Un monde qui n’a pas honte d’un tel ordre étouffe dans la bourbe de son hypocrisie.
Là, on a violé, tourmenté, ôté la vie à l’enfant dans le ventre maternel comme au vieillard de quatre-vingt dix ans, au moment où tout nouveau home d’enfants, tout asile pour vieillards était vanté comme un progrès de civilisation. Pièce par pièce, l’homme avait déjà arraché aux éléments leur toute puissance : le téléphone, la radio, l’aviation sautant par-dessus les frontières, le télescope qui a vaincu l’espace cosmique, le microscope qui a permis à l’œil étonné de pénétrer dans le monde de l’infiniment petit…
Là, les hommes ont déclamé, crié, prié, pleuré, se sont comportés en citoyens du monde, ont œuvré pour le droit des peuples à l’humanité. Là, il y avait depuis l 900 ans l’esprit du Nazaréen ; ailleurs, la pensée de libération du socialisme tiraillait depuis des générations sur les gonds rouillés d’hier. La cuirasse de scories du passé semblait se briser, l’homme s’éveillait à l’humanité dans le sentiment victorieux d’un bonheur commun, raillant les barreaux des asiles d’aliénés des pays…

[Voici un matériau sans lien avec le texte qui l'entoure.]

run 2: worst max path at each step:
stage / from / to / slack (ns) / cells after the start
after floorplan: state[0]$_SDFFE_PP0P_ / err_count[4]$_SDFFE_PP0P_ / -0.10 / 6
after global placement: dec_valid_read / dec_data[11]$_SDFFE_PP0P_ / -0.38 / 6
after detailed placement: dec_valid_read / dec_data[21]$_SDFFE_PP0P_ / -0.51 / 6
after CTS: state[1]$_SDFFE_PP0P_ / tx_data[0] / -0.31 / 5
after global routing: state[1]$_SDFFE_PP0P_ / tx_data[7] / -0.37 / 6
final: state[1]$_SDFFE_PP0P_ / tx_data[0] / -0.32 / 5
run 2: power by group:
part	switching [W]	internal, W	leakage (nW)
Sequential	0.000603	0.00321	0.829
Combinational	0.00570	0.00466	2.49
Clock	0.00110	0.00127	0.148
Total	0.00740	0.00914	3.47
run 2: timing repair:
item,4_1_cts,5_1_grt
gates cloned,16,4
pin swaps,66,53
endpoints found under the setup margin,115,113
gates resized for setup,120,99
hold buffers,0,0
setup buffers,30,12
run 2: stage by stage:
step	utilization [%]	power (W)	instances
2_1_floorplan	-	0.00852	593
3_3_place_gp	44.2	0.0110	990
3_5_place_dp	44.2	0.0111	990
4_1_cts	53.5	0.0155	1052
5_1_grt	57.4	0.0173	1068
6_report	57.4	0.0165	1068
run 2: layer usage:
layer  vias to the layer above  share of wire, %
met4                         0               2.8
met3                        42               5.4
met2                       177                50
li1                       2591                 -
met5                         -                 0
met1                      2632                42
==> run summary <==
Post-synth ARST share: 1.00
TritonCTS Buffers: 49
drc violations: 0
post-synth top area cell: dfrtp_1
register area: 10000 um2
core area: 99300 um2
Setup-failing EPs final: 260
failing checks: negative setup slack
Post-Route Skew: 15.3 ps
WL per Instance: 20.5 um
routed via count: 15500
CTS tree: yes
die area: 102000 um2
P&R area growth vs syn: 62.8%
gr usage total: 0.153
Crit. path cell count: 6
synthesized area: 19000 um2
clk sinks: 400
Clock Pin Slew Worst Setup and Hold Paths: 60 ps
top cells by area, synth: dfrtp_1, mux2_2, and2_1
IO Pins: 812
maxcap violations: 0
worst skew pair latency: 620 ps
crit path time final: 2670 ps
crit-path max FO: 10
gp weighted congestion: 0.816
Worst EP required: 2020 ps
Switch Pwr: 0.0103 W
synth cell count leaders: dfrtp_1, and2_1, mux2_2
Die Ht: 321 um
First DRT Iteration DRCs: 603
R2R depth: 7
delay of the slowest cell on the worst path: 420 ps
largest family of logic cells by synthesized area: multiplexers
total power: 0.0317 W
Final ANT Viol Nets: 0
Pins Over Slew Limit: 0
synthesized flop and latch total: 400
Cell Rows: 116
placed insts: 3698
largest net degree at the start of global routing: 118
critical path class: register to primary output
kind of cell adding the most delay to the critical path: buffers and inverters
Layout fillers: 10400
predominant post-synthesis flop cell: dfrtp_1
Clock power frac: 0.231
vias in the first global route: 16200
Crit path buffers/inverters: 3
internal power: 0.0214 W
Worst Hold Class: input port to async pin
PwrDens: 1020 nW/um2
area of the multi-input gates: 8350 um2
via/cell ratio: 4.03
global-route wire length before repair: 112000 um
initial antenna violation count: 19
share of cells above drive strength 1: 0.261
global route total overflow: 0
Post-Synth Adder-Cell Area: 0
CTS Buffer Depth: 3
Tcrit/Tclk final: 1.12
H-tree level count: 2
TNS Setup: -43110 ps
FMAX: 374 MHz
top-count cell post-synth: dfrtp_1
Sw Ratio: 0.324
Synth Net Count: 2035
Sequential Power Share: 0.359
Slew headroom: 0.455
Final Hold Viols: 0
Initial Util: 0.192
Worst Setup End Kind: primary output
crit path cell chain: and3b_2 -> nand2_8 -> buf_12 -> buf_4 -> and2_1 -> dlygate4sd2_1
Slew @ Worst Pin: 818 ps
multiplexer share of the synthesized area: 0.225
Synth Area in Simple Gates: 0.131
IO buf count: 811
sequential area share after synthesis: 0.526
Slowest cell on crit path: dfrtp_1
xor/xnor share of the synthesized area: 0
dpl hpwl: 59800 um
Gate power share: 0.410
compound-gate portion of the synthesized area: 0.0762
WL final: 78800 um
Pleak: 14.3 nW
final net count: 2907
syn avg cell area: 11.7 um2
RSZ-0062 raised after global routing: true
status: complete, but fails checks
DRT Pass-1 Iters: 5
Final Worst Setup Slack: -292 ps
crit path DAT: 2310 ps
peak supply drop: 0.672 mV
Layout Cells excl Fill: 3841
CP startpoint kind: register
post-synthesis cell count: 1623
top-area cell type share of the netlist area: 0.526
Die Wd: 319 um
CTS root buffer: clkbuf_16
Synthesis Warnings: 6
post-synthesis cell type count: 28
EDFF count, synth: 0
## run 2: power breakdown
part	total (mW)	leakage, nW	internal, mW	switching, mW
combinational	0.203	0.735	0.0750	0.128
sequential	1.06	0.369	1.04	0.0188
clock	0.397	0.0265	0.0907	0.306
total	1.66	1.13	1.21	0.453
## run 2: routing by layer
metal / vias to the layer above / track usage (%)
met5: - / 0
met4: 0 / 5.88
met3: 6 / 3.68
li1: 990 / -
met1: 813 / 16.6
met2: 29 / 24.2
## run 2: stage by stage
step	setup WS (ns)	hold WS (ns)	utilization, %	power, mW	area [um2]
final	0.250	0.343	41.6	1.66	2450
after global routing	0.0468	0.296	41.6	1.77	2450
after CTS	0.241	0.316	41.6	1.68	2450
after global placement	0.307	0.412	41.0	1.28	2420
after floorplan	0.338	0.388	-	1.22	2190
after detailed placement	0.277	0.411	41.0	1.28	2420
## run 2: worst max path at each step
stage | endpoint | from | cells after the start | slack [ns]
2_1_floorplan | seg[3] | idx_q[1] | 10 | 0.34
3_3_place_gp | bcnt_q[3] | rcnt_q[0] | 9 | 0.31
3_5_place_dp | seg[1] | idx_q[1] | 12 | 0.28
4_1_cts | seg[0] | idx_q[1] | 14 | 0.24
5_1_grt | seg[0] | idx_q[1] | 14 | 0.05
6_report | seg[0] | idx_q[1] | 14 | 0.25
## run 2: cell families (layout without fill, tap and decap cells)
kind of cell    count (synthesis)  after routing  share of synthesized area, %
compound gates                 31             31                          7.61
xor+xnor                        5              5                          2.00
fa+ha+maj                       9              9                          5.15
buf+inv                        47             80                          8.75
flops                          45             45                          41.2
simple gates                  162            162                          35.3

Et cependant revint un temps où la gelée blanche de la haine fit mourir ce que l’espoir avait nourri. Les pères enterrèrent leurs fils, les faibles les bien-portants. Le jardin se transforma en tombe, la fleur en couronne mortuaire, le bien en haine, l’homme en ennemi de l’homme haineux. Et lorsqu’au continent de Shakespeare, de Voltaire et de Goethe, le brouillard du sang eut aveuglé les yeux, un peuple s’éteignit quelque part dans un pays montagneux…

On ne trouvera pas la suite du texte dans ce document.